The Christmas lights are on; and fat Santa is standing in the alcove. We have some holly; and the Christmas tree has arrived, a little larger than expected, the base of the trunk not quite fitting into the stand.
‘Just saw a bit off.’
‘Ah – the saw.’
‘Which is where?’
‘I don’t know where it is but we must have one.’
After a reasonable amount of investigation, it seems that we have no saw. Or did and lost it, or gave it to someone needy. Or it rusted or pined away from neglect. We order a saw. Length: twenty-one – are these inches or centimetres? It arrives the next day.
I’m used to watching the Librarian’s dad wield a saw, which he does confidently, fluently and effectively. I, on the other hand, differ from that specification just a little and, as a spectacle, may already be a standing joke to extra-terrestrial scouts, even an element in their amusing PowerPoint presentations of life on planet Earth, once they’ve stopped laughing at Brexit. Still, the tree is now in situ, decorated and subject to the baleful stare of the cat.

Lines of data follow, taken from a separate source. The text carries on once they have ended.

[src/cbm_pkg.sv]
// ----------------------------------------------------------------------------
// cbm_pkg
// Shared types and constants for the cartridge bank mapper.
// ----------------------------------------------------------------------------
package cbm_pkg;

  localparam int MAX_ROM_BANKS_DEF = 128;
  localparam int CLK_BYTES         = 5;
  localparam int CLK_IDX_W         = $clog2(CLK_BYTES);
  localparam int ADDR_W            = 16;
  localparam int MAP_W             = 21;
  localparam int BYTE_W            = 8;
  localparam int ROM_BANK_W        = 7;
  localparam int ROM_CNT_W         = 8;
  localparam int RAM_CNT_W         = 3;
  localparam int CFG_IDX_W         = 1;

  localparam logic [3:0]           RAM_ENABLE_KEY  = 4'hA;
  localparam logic [3:0]           CLK_SEL_FIRST   = 4'h8;
  localparam logic [3:0]           CLK_SEL_LAST    = 4'hC;
  localparam logic [BYTE_W-1:0]    RAM_SEL_MAX     = 8'h03;
  localparam logic [RAM_CNT_W-1:0] RAM_CNT_RST     = 3'd4;

  typedef enum logic [2:0] {
    TGT_NONE   = 3'd0,
    TGT_ROM    = 3'd1,
    TGT_RAM    = 3'd2,
    TGT_DATA   = 3'd3,
    TGT_ABSORB = 3'd4
  } cbm_target_e;

  typedef enum logic [CFG_IDX_W-1:0] {
    CFG_ROM_BANK_COUNT = 1'b0,
    CFG_RAM_BANK_COUNT = 1'b1
  } cbm_cfg_idx_e;

  typedef struct packed {
    logic              func;
    logic [ADDR_W-1:0] bus_address;
    logic [BYTE_W-1:0] write_byte;
  } cbm_req_t;

  typedef struct packed {
    logic [2:0]        target;
    logic [MAP_W-1:0]  mapped_address;
    logic [BYTE_W-1:0] read_byte;
    logic              ram_write;
  } cbm_rsp_t;

  typedef struct packed {
    logic [ROM_BANK_W-1:0] rom_bank;
    logic [3:0]            ram_en;
    logic [3:0]            ram_sel;
    logic                  use_ram;
  } cbm_state_t;

  typedef struct packed {
    logic [ROM_CNT_W-1:0] rom_cnt;
    logic [RAM_CNT_W-1:0] ram_cnt;
  } cbm_cfg_t;

  typedef struct packed {
    logic                  ram_en_we;
    logic                  rom_we;
    logic                  sel_we;
    logic                  clk_we;
    logic [CLK_IDX_W-1:0]  clk_idx;
    cbm_state_t            nxt;
    logic [BYTE_W-1:0]     clk_data;
  } cbm_upd_t;

endpackage

[src/cbm_intf.sv]
// ----------------------------------------------------------------------------
// cbm interfaces
// Request, response and configuration channels of the bank mapper.
// ----------------------------------------------------------------------------
interface cbm_req_if;
  import cbm_pkg::*;
  logic              valid;
  logic              ready;
  logic              func;
  logic [ADDR_W-1:0] bus_address;
  logic [BYTE_W-1:0] write_byte;
  modport source (output valid, func, bus_address, write_byte, input ready);
  modport sink   (input valid, func, bus_address, write_byte, output ready);
endinterface

interface cbm_rsp_if;
  import cbm_pkg::*;
  logic              valid;
  logic              ready;
  logic [2:0]        target;
  logic [MAP_W-1:0]  mapped_address;
  logic [BYTE_W-1:0] read_byte;
  logic              ram_write;
  modport source (output valid, target, mapped_address, read_byte, ram_write,
                  input ready);
  modport sink   (input valid, target, mapped_address, read_byte, ram_write,
                  output ready);
endinterface

interface cbm_cfg_if;
  import cbm_pkg::*;
  logic                 valid;
  logic                 ready;
  logic [CFG_IDX_W-1:0] index;
  logic [BYTE_W-1:0]    data;
  modport source (output valid, index, data, input ready);
  modport sink   (input valid, index, data, output ready);
endinterface

[src/cbm_decode.sv]
// ----------------------------------------------------------------------------
// cbm_decode
// Decodes one bus request against the cartridge areas, translates the
// address and produces the controller register updates.
// ----------------------------------------------------------------------------
module cbm_decode #(
  parameter int MaxRomBanks = cbm_pkg::MAX_ROM_BANKS_DEF
) (
  input  cbm_pkg::cbm_req_t                                  req_i,
  input  cbm_pkg::cbm_state_t                                st_i,
  input  cbm_pkg::cbm_cfg_t                                  cfg_i,
  input  logic [cbm_pkg::CLK_BYTES-1:0][cbm_pkg::BYTE_W-1:0] clk_bytes_i,
  output cbm_pkg::cbm_rsp_t                                  rsp_o,
  output cbm_pkg::cbm_upd_t                                  upd_o
);
  import cbm_pkg::*;

  logic [ROM_CNT_W-1:0]  rom_lim;
  logic [ROM_CNT_W-1:0]  rom_lim_m1;
  logic [ROM_BANK_W-1:0] rom_eff;
  logic [1:0]            ram_bank;
  logic [RAM_CNT_W-1:0]  ram_cnt_m1;
  logic [1:0]            ram_eff;
  logic [3:0]            clk_off;
  logic [CLK_IDX_W-1:0]  clk_idx;
  logic                  clk_sel;

  // zero or oversized bank count falls back to the maximum
  always_comb begin
    if (cfg_i.rom_cnt == '0 || cfg_i.rom_cnt > ROM_CNT_W'(MaxRomBanks)) begin
      rom_lim = ROM_CNT_W'(MaxRomBanks);
    end else begin
      rom_lim = cfg_i.rom_cnt;
    end
  end

  assign rom_lim_m1 = rom_lim - ROM_CNT_W'(1);
  assign rom_eff    = ({1'b0, st_i.rom_bank} >= rom_lim) ?
                      (st_i.rom_bank & rom_lim_m1[ROM_BANK_W-1:0]) : st_i.rom_bank;

  // a ram count of zero wraps the mask to all ones
  assign ram_bank   = st_i.ram_sel[1:0];
  assign ram_cnt_m1 = cfg_i.ram_cnt - RAM_CNT_W'(1);
  assign ram_eff    = ({1'b0, ram_bank} >= cfg_i.ram_cnt) ?
                      (ram_bank & ram_cnt_m1[1:0]) : ram_bank;

  assign clk_sel = (st_i.ram_sel >= CLK_SEL_FIRST) && (st_i.ram_sel <= CLK_SEL_LAST);
  assign clk_off = st_i.ram_sel - CLK_SEL_FIRST;
  assign clk_idx = clk_off[CLK_IDX_W-1:0];

  always_comb begin
    rsp_o              = '0;
    upd_o              = '0;
    upd_o.clk_idx      = clk_idx;
    upd_o.clk_data     = req_i.write_byte;
    upd_o.nxt.ram_en   = req_i.write_byte[3:0];
    upd_o.nxt.rom_bank = (req_i.write_byte[ROM_BANK_W-1:0] == '0) ?
                         ROM_BANK_W'(1) : req_i.write_byte[ROM_BANK_W-1:0];
    upd_o.nxt.ram_sel  = req_i.write_byte[3:0];
    upd_o.nxt.use_ram  = (req_i.write_byte <= RAM_SEL_MAX);
    rsp_o.target       = TGT_NONE;

    if (!req_i.bus_address[15]) begin
      if (!req_i.func) begin
        rsp_o.target = TGT_ROM;
        if (!req_i.bus_address[14]) begin
          rsp_o.mapped_address = MAP_W'(req_i.bus_address);
        end else begin
          rsp_o.mapped_address = {rom_eff, req_i.bus_address[13:0]};
        end
      end else begin
        rsp_o.target = TGT_ABSORB;
        case (req_i.bus_address[14:13])
          2'b00:   upd_o.ram_en_we = 1'b1;
          2'b01:   upd_o.rom_we    = 1'b1;
          2'b10:   upd_o.sel_we    = 1'b1;
          default: ;  // clock latch writes have no effect
        endcase
      end
    end else if (req_i.bus_address[15:13] == 3'b101) begin
      rsp_o.target = req_i.func ? TGT_ABSORB : TGT_DATA;
      if (st_i.ram_en == RAM_ENABLE_KEY) begin
        if (st_i.use_ram) begin
          rsp_o.target         = TGT_RAM;
          rsp_o.mapped_address = MAP_W'({ram_eff, req_i.bus_address[12:0]});
          rsp_o.ram_write      = req_i.func;
        end else if (clk_sel) begin
          if (req_i.func) begin
            upd_o.clk_we = 1'b1;
          end else begin
            rsp_o.read_byte = clk_bytes_i[clk_idx];
          end
        end
      end
    end
  end

endmodule

[src/cartridge_bank_mapper_with_clock_regs_top.sv]
// ----------------------------------------------------------------------------
// cartridge_bank_mapper_with_clock_regs_top
// Bank controller for a cartridge with ROM and RAM banking and a clock of five
// bytes. Every bus request returns one response: ROM reads and RAM accesses
// carry a translated byte address, clock reads return data, register
// writes are absorbed, and accesses outside the cartridge areas come back
// as not handled. One request is accepted per cycle while the output is not
// stalled. A request waits in the input register, passes a single decode
// stage and is held in the result register until its response is taken.
// Register writes from a request land as the request leaves the decode
// stage, so the very next request already sees them. While a response waits
// to be taken, the input register still takes one more request; further
// requests stall until the response goes. The user must write bank counts
// over the configuration channel only while idle, not enforced by the block.
// ----------------------------------------------------------------------------
module cartridge_bank_mapper_with_clock_regs_top #(
  parameter int MaxRomBanks = cbm_pkg::MAX_ROM_BANKS_DEF
) (
  input  logic      clk_i,
  input  logic      rst_ni,
  cbm_req_if.sink   in_i,
  cbm_rsp_if.source out_o,
  cbm_cfg_if.sink   cfg_i
);
  import cbm_pkg::*;

  cbm_req_t   s1_req_q;
  logic       s1_valid_q;
  cbm_rsp_t   out_q;
  logic       out_valid_q;
  cbm_state_t st_q;
  cbm_cfg_t   cfg_q;
  logic [CLK_BYTES-1:0][BYTE_W-1:0] clk_bytes_q;

  cbm_rsp_t dec_rsp;
  cbm_upd_t upd;
  logic     adv;
  logic     in_fire;

  assign adv     = s1_valid_q && (!out_valid_q || out_o.ready);
  assign in_i.ready = !s1_valid_q || adv;
  assign in_fire = in_i.valid && in_i.ready;

  assign cfg_i.ready = 1'b1;

  always_ff @(posedge clk_i or negedge rst_ni) begin
    if (!rst_ni) begin
      cfg_q.rom_cnt <= ROM_CNT_W'(MaxRomBanks);
      cfg_q.ram_cnt <= RAM_CNT_RST;
    end else if (cfg_i.valid) begin
      case (cfg_i.index)
        CFG_ROM_BANK_COUNT: cfg_q.rom_cnt <= cfg_i.data;
        CFG_RAM_BANK_COUNT: cfg_q.ram_cnt <= cfg_i.data[RAM_CNT_W-1:0];
        default: ;
      endcase
    end
  end

  always_ff @(posedge clk_i or negedge rst_ni) begin
    if (!rst_ni) begin
      s1_valid_q <= 1'b0;
    end else if (in_i.ready) begin
      s1_valid_q <= in_i.valid;
    end
  end

  always_ff @(posedge clk_i) begin
    if (in_fire) begin
      s1_req_q.func        <= in_i.func;
      s1_req_q.bus_address <= in_i.bus_address;
      s1_req_q.write_byte  <= in_i.write_byte;
    end
  end

  cbm_decode #(
    .MaxRomBanks(MaxRomBanks)
  ) u_decode (
    .req_i      (s1_req_q),
    .st_i       (st_q),
    .cfg_i      (cfg_q),
    .clk_bytes_i(clk_bytes_q),
    .rsp_o      (dec_rsp),
    .upd_o      (upd)
  );

  // controller registers update as the request leaves the decode stage
  always_ff @(posedge clk_i or negedge rst_ni) begin
    if (!rst_ni) begin
      st_q.rom_bank <= ROM_BANK_W'(1);
      st_q.ram_en   <= '0;
      st_q.ram_sel  <= '0;
      st_q.use_ram  <= 1'b0;
      clk_bytes_q   <= '0;
    end else if (adv) begin
      if (upd.ram_en_we) begin
        st_q.ram_en <= upd.nxt.ram_en;
      end
      if (upd.rom_we) begin
        st_q.rom_bank <= upd.nxt.rom_bank;
      end
      if (upd.sel_we) begin
        st_q.ram_sel <= upd.nxt.ram_sel;
        st_q.use_ram <= upd.nxt.use_ram;
      end
      if (upd.clk_we) begin
        clk_bytes_q[upd.clk_idx] <= upd.clk_data;
      end
    end
  end

  always_ff @(posedge clk_i or negedge rst_ni) begin
    if (!rst_ni) begin
      out_valid_q <= 1'b0;
    end else if (!out_valid_q || out_o.ready) begin
      out_valid_q <= s1_valid_q;
    end
  end

  always_ff @(posedge clk_i) begin
    if (adv) begin
      out_q <= dec_rsp;
    end
  end

  assign out_o.valid          = out_valid_q;
  assign out_o.target         = out_q.target;
  assign out_o.mapped_address = out_q.mapped_address;
  assign out_o.read_byte      = out_q.read_byte;
  assign out_o.ram_write      = out_q.ram_write;

`ifndef ASSERT_OFF
  a_rom_bank_nonzero: assert property (@(posedge clk_i) disable iff (!rst_ni)
    st_q.rom_bank != '0)
    else $error("rom bank register holds zero");

  a_use_ram_sel: assert property (@(posedge clk_i) disable iff (!rst_ni)
    st_q.use_ram |-> (st_q.ram_sel <= 4'd3))
    else $error("ram flag set with a clock select");

  a_adv_fills_out: assert property (@(posedge clk_i) disable iff (!rst_ni)
    adv |=> out_valid_q)
    else $error("decoded request lost before the result register");

  a_stall_blocks_in: assert property (@(posedge clk_i) disable iff (!rst_ni)
    (s1_valid_q && !adv) |-> !in_i.ready)
    else $error("request taken while the input register is stalled");
`endif

endmodule
### config.mk
export PLATFORM = sky130hd
export DESIGN_NAME = text_console_escape_writer_unit
export DESIGN_NICKNAME = d
export VERILOG_FILES = /design/src/design/tcew_pkg.sv /design/src/design/text_console_escape_writer_unit.sv /design/src/design/tcew_front.sv /design/src/design/tcew_cmd_fifo.sv /design/src/design/tcew_back.sv
export VERILOG_INCLUDE_DIRS = /design/src /design/src/design
export SDC_FILE = /design/constraint.sdc
export NUM_CORES = 1
export LEC_CHECK = 0
export ABC_AREA = 1
export BUFFER_PORTS_ARGS = -buffer_cell sky130_fd_sc_hd__buf_2
export CAP_MARGIN = 20
export CELL_PAD_IN_SITES_DETAIL_PLACEMENT = 1
export CELL_PAD_IN_SITES_GLOBAL_PLACEMENT = 1
export CORE_AREA = 10 10 164 166
export DETAILED_ROUTE_END_ITERATION = 10
export DIE_AREA = 0 0 174 176
export PLACE_DENSITY = 0.83
export REMOVE_ABC_BUFFERS = 1
export SYNTH_ARGS = -nofsm -noshare
export SYNTH_HDL_FRONTEND = slang
export SYNTH_HIERARCHICAL = 1
export SYNTH_SLANG_ARGS = --single-unit
### constraint.sdc
create_clock -name aclk -period 11.75 [get_ports aclk]
set_input_delay 0 -clock aclk [delete_from_list [all_inputs] [get_ports aclk]]
set_output_delay 0 -clock aclk [all_outputs]
set_load 0.005 [all_outputs]
`src/rtl/dbh_pkg.sv`:
```
// Shared types, codes and reset values for the button/switch debounce block.
package dbh_pkg;

    localparam int STABLE_SAMPLES_DEF   = 3;
    localparam int HOLD_COUNT_WIDTH_DEF = 16;

    localparam int STATUS_W    = 3;
    localparam int CFG_INDEX_W = 2;
    localparam int CFG_DATA_W  = 16;
    localparam int HOLD_CFG_W  = 16;
    localparam int DIV_W       = 8;

    localparam logic [HOLD_CFG_W-1:0] HOLD_SAMPLES_RST   = 16'd100;
    localparam logic [DIV_W-1:0]      SAMPLE_DIVIDER_RST = 8'd10;

    typedef enum logic [STATUS_W-1:0] {
        CODE_NO_PRESSED = 3'd0,
        CODE_PRESSED    = 3'd1,
        CODE_ON_HOLD    = 3'd2,
        CODE_SW_OFF     = 3'd3,
        CODE_SW_ON      = 3'd4
    } t_code;

    typedef enum logic [CFG_INDEX_W-1:0] {
        REG_MODE           = 2'd0,
        REG_ACTIVE_LEVEL   = 2'd1,
        REG_HOLD_SAMPLES   = 2'd2,
        REG_SAMPLE_DIVIDER = 2'd3
    } t_reg_index;

    localparam logic FUNC_TICK = 1'b0;
    localparam logic MODE_BUTTON = 1'b0;

    typedef struct packed {
        t_code status;
        logic  changed;
    } t_result;

endpackage

```
`src/rtl/dbh_core.sv`:
```
// Debounce state, hold countdown, prescaler and config registers; one request per cycle when i_fire is high.
module dbh_core #(
    parameter int STABLE_SAMPLES   = dbh_pkg::STABLE_SAMPLES_DEF,
    parameter int HOLD_COUNT_WIDTH = dbh_pkg::HOLD_COUNT_WIDTH_DEF
) (
    input  logic                       i_clk,
    input  logic                       i_rst_n,
    input  logic                       i_fire,
    input  logic                       i_func,
    input  logic                       i_pin_level,
    input  logic                       i_cfg_wr_en,
    input  logic [dbh_pkg::CFG_INDEX_W-1:0] i_cfg_index,
    input  logic [dbh_pkg::CFG_DATA_W-1:0]  i_cfg_data,
    output dbh_pkg::t_result           o_result
);
    import dbh_pkg::*;

    localparam logic [STABLE_SAMPLES-1:0]   HIST_ONES = {STABLE_SAMPLES{1'b1}};
    localparam logic [HOLD_COUNT_WIDTH-1:0] CD_ZERO   = '0;

    logic                        r_mode, n_mode;
    logic                        r_active, n_active;
    logic [HOLD_CFG_W-1:0]       r_hold, n_hold;
    logic [DIV_W-1:0]            r_div, n_div;
    logic [STABLE_SAMPLES-1:0]   r_hist, n_hist;
    logic                        r_stable, n_stable;
    logic [HOLD_COUNT_WIDTH-1:0] r_cd, n_cd;
    t_code                       r_cur, n_cur;
    t_code                       r_last, n_last;
    logic [DIV_W-1:0]            r_presc, n_presc;

    logic                        reinit;
    logic [DIV_W-1:0]            presc_inc;
    logic                        sample;
    logic [STABLE_SAMPLES-1:0]   hist_shift;
    logic [HOLD_COUNT_WIDTH-1:0] cd_dec;
    t_code                       code_dec;
    logic                        agree;
    logic                        lvl;

    assign presc_inc  = r_presc + 1'b1;
    assign sample     = (presc_inc == r_div);
    assign hist_shift = {r_hist[STABLE_SAMPLES-2:0], i_pin_level};
    assign agree      = (hist_shift == '0) || (hist_shift == HIST_ONES);
    assign lvl        = hist_shift[0];

    // countdown steps before the debounce decision, as the release test uses it
    always_comb begin
        cd_dec   = r_cd;
        code_dec = r_cur;
        if (r_mode == MODE_BUTTON && r_cd != CD_ZERO) begin
            cd_dec = r_cd - 1'b1;
            if (cd_dec == CD_ZERO) begin
                code_dec = CODE_ON_HOLD;
            end
        end
    end

    always_comb begin
        n_mode   = r_mode;
        n_active = r_active;
        n_hold   = r_hold;
        n_div    = r_div;
        n_hist   = r_hist;
        n_stable = r_stable;
        n_cd     = r_cd;
        n_cur    = r_cur;
        n_last   = r_last;
        n_presc  = r_presc;
        reinit   = 1'b0;

        if (i_cfg_wr_en) begin
            case (t_reg_index'(i_cfg_index))
                REG_MODE: begin
                    n_mode = i_cfg_data[0];
                    reinit = 1'b1;
                end
                REG_ACTIVE_LEVEL: begin
                    n_active = i_cfg_data[0];
                    reinit   = 1'b1;
                end
                REG_HOLD_SAMPLES:   n_hold = i_cfg_data[HOLD_CFG_W-1:0];
                REG_SAMPLE_DIVIDER: n_div  = i_cfg_data[DIV_W-1:0];
                default: ;
            endcase
        end

        if (reinit) begin
            n_hist   = n_active ? '0 : HIST_ONES;
            n_stable = ~n_active;
            n_cd     = CD_ZERO;
            n_cur    = n_mode ? CODE_SW_OFF : CODE_NO_PRESSED;
            n_last   = n_cur;
        end else if (i_fire) begin
            if (i_func != FUNC_TICK) begin
                n_cur  = (r_cur == CODE_PRESSED) ? CODE_NO_PRESSED : r_cur;
                n_last = n_cur;
            end else if (sample) begin
                n_presc = '0;
                n_hist  = hist_shift;
                n_cd    = cd_dec;
                n_cur   = code_dec;
                if (agree && lvl != r_stable) begin
                    n_stable = lvl;
                    if (r_mode == MODE_BUTTON) begin
                        if (lvl == r_active) begin
                            n_cd = HOLD_COUNT_WIDTH'(r_hold);
                        end else begin
                            n_cur = (cd_dec != CD_ZERO) ? CODE_PRESSED : CODE_NO_PRESSED;
                            n_cd  = CD_ZERO;
                        end
                    end else begin
                        n_cur = (lvl == r_active) ? CODE_SW_ON : CODE_SW_OFF;
                    end
                end
            end else begin
                n_presc = presc_inc;
            end
        end
    end

    // a read reports the state before it is updated; a tick reports after
    always_comb begin
        if (i_func != FUNC_TICK) begin
            o_result.status  = r_cur;
            o_result.changed = (r_cur != r_last);
        end else begin
            o_result.status  = n_cur;
            o_result.changed = (n_cur != r_last);
        end
    end

    always_ff @(posedge i_clk) begin
        if (!i_rst_n) begin
            r_mode   <= MODE_BUTTON;
            r_active <= 1'b0;
            r_hold   <= HOLD_SAMPLES_RST;
            r_div    <= SAMPLE_DIVIDER_RST;
            r_hist   <= HIST_ONES;
            r_stable <= 1'b1;
            r_cd     <= CD_ZERO;
            r_cur    <= CODE_NO_PRESSED;
            r_last   <= CODE_NO_PRESSED;
            r_presc  <= '0;
        end else begin
            r_mode   <= n_mode;
            r_active <= n_active;
            r_hold   <= n_hold;
            r_div    <= n_div;
            r_hist   <= n_hist;
            r_stable <= n_stable;
            r_cd     <= n_cd;
            r_cur    <= n_cur;
            r_last   <= n_last;
            r_presc  <= n_presc;
        end
    end

endmodule

```
`src/rtl/dbh_out_reg.sv`:
```
// Result register holding one finished request until the consumer takes it.
module dbh_out_reg (
    input  logic             i_clk,
    input  logic             i_rst_n,
    input  logic             i_load,
    input  dbh_pkg::t_result i_result,
    input  logic             i_stall,
    output logic             o_valid,
    output logic             o_full_stalled,
    output dbh_pkg::t_result o_result
);
    import dbh_pkg::*;

    logic    r_valid, n_valid;
    t_result r_result, n_result;

    assign o_full_stalled = r_valid & i_stall;

    always_comb begin
        n_valid  = r_valid;
        n_result = r_result;
        if (i_load) begin
            n_valid  = 1'b1;
            n_result = i_result;
        end else if (r_valid && !i_stall) begin
            n_valid = 1'b0;
        end
    end

    always_ff @(posedge i_clk) begin
        if (!i_rst_n) begin
            r_valid <= 1'b0;
        end else begin
            r_valid <= n_valid;
        end
        r_result <= n_result;
    end

    assign o_valid  = r_valid;
    assign o_result = r_result;

endmodule

```
`src/rtl/button_switch_debounce_hold_top.sv`:
```
// Top level of the one-pin debouncer with hold detection and switch reporting.
//
//  channel | direction | handshake         | payload
//  --------+-----------+-------------------+---------------------------------
//  request | in        | i_valid / o_stall | i_func, i_pin_level
//  result  | out       | o_valid / i_stall | o_status, o_changed
//  config  | in        | i_cfg_wr_en       | i_cfg_index, i_cfg_data
//
// One request per cycle while o_stall is low; its result appears in the output register the next cycle.
// The state update is one pass of logic between the state registers and the result register.
// o_stall rises only while a result is held and i_stall is high.
// Synchronous active-low reset restores config and debounce state; no clearing pass.
module button_switch_debounce_hold_top #(
    parameter int STABLE_SAMPLES   = dbh_pkg::STABLE_SAMPLES_DEF,
    parameter int HOLD_COUNT_WIDTH = dbh_pkg::HOLD_COUNT_WIDTH_DEF
) (
    input  logic                            i_clk,
    input  logic                            i_rst_n,
    input  logic                            i_valid,
    output logic                            o_stall,
    input  logic                            i_func,
    input  logic                            i_pin_level,
    output logic                            o_valid,
    input  logic                            i_stall,
    output logic [dbh_pkg::STATUS_W-1:0]    o_status,
    output logic                            o_changed,
    input  logic                            i_cfg_wr_en,
    input  logic [dbh_pkg::CFG_INDEX_W-1:0] i_cfg_index,
    input  logic [dbh_pkg::CFG_DATA_W-1:0]  i_cfg_data
);
    import dbh_pkg::*;

    logic    fire;
    t_result core_result;
    t_result out_result;

    assign fire = i_valid & ~o_stall;

    dbh_core #(
        .STABLE_SAMPLES  (STABLE_SAMPLES),
        .HOLD_COUNT_WIDTH(HOLD_COUNT_WIDTH)
    ) u_core (
        .i_clk      (i_clk),
        .i_rst_n    (i_rst_n),
        .i_fire     (fire),
        .i_func     (i_func),
        .i_pin_level(i_pin_level),
        .i_cfg_wr_en(i_cfg_wr_en),
        .i_cfg_index(i_cfg_index),
        .i_cfg_data (i_cfg_data),
        .o_result   (core_result)
    );

    dbh_out_reg u_out_reg (
        .i_clk         (i_clk),
        .i_rst_n       (i_rst_n),
        .i_load        (fire),
        .i_result      (core_result),
        .i_stall       (i_stall),
        .o_valid       (o_valid),
        .o_full_stalled(o_stall),
        .o_result      (out_result)
    );

    assign o_status  = out_result.status;
    assign o_changed = out_result.changed;

endmodule

```
`src/rtl/core/pbo_pkg.sv`:
```
package pbo_pkg;

	localparam int ROW_W = 10;
	localparam int SUM_W = 40;
	localparam int VAL_W = 32;

	typedef enum logic [1:0] {
		KIND_COEF = 2'd0,
		KIND_RHS  = 2'd1,
		KIND_OBJ  = 2'd2,
		KIND_EVAL = 2'd3
	} kind_t;

	typedef enum logic [4:0] {
		ST_CLEAR = 5'b00001,
		ST_IDLE  = 5'b00010,
		ST_RUN   = 5'b00100,
		ST_WAIT  = 5'b01000,
		ST_SPARE = 5'b10000
	} state_t;

	typedef struct packed {
		logic                    vld;
		logic                    is_obj;
		logic                    is_eq;
		logic [ROW_W-1:0]        row;
		logic signed [SUM_W-1:0] sum;
	} tok_t;

	typedef struct packed {
		logic             coef_en;
		logic             obj_en;
		logic             all;
		logic [5:0]       col;
		logic [ROW_W-1:0] addr;
		logic [VAL_W-1:0] data;
	} wr_t;

endpackage

```
`src/rtl/core/pbo_ram.sv`:
```
module pbo_ram #(
	parameter int W = 32,
	parameter int D = 64
) (
	input  logic                              clk,
	input  logic                              we,
	input  logic [(D > 1 ? $clog2(D) : 1)-1:0] waddr,
	input  logic [W-1:0]                      wdata,
	input  logic [(D > 1 ? $clog2(D) : 1)-1:0] raddr,
	output logic [W-1:0]                      rdata
);
	logic [W-1:0] mem [D];

	always_ff @(posedge clk) begin
		if (we) begin
			mem[waddr] <= wdata;
		end
		rdata <= mem[raddr];
	end
endmodule

```
`src/rtl/core/pbo_cell.sv`:
```
module pbo_cell
	import pbo_pkg::*;
#(
	parameter int J        = 0,
	parameter int MAX_ROWS = 64
) (
	input  logic clk,
	input  logic arst_n,
	input  wr_t  wr,
	input  logic x,
	input  tok_t tok_in,
	output tok_t tok_out
);
	localparam int AW = MAX_ROWS > 1 ? $clog2(MAX_ROWS) : 1;

	logic                    we;
	logic [VAL_W-1:0]        rdata;
	logic signed [VAL_W-1:0] obj_q;
	logic signed [VAL_W-1:0] term;
	tok_t                    tok_nxt;
	tok_t                    tok_s1;
	tok_t                    tok_s2;

	assign we = wr.coef_en && (wr.all || wr.col == 6'(J));

	pbo_ram #(.W(VAL_W), .D(MAX_ROWS)) u_col (
		.clk   (clk),
		.we    (we),
		.waddr (wr.addr[AW-1:0]),
		.wdata (wr.data),
		.raddr (tok_in.row[AW-1:0]),
		.rdata (rdata)
	);

	always_ff @(posedge clk or negedge arst_n) begin
		if (!arst_n) begin
			obj_q <= '0;
		end else if (wr.obj_en && wr.col == 6'(J)) begin
			obj_q <= wr.data;
		end
	end

	always_comb begin
		term = tok_s1.is_obj ? obj_q : rdata;
		if (!x) begin
			term = '0;
		end
	end

	always_comb begin
		tok_nxt     = tok_s1;
		tok_nxt.sum = tok_s1.sum + {{(SUM_W-VAL_W){term[VAL_W-1]}}, term};
	end

	always_ff @(posedge clk or negedge arst_n) begin
		if (!arst_n) begin
			tok_s1 <= '0;
			tok_s2 <= '0;
		end else begin
			tok_s1 <= tok_in;
			tok_s2 <= tok_nxt;
		end
	end

	assign tok_out = tok_s2;
endmodule

```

So the year dwindles down. Today is a popular birthday among the literati or, more broadly, the culturati, including one of my favourite writers, Sylvia Townsend Warner, as well as Ira Gershwin, Osbert Sitwell, Alfred Eisenstadt, Dave Brubeck and Nick Park. One of the most poignant must be that of the painter Frédéric Bazille (born 6 December 1841), who enlisted in the Franco-Prussian War and, during the winter of 1870-1871, ‘the bitterest in living memory’, was killed during a minor attack on Beaune-la-Rolande, on 20 November 1870. For ten days – ten days! – Bazille’s father ‘dug in the snow-covered battleground, looking for his son. Eventually he found his body. He hauled it back to Montpellier himself, on a peasant’s cart.’
It’s still only a few months since it ceased to be the case that, when asked if I had a personal Twitter account, I would remember, and often quote, the lines in Auden’s Letter to Lord Byron:
Indeed our ways to waste time are so many,
Thanks to technology, a list of these
Would make a longer book than Ulysses.
The Librarian would update me daily and more or less selectively on the latest absurdities from a deranged president, a lying Cabinet minister or an idiot actor. Taking over the Twitter account for a literary society has granted me direct and immediate access to such delights, or rather, less direct than through the commentary of individuals on my timeline. It is, of course, something of an echo chamber, since those the Society follows tend to be well-informed, well-read and clear-sighted when it comes to American politics, Brexit and the English government’s record on the Covid-19 pandemic. Specialists in the apocalypse, you might say.
Still, 2020 almost gone. A vaccine in sight. Are we downhearted, you ask – but do not, I notice, wait for an answer.
 Sue Roe, The Private Lives of the Impressionists (London: Chatto and Windus, 2006), 82, 83.
 W. H. Auden and Louis MacNeice, Letters from Iceland (London: Faber and Faber, 1937), 53.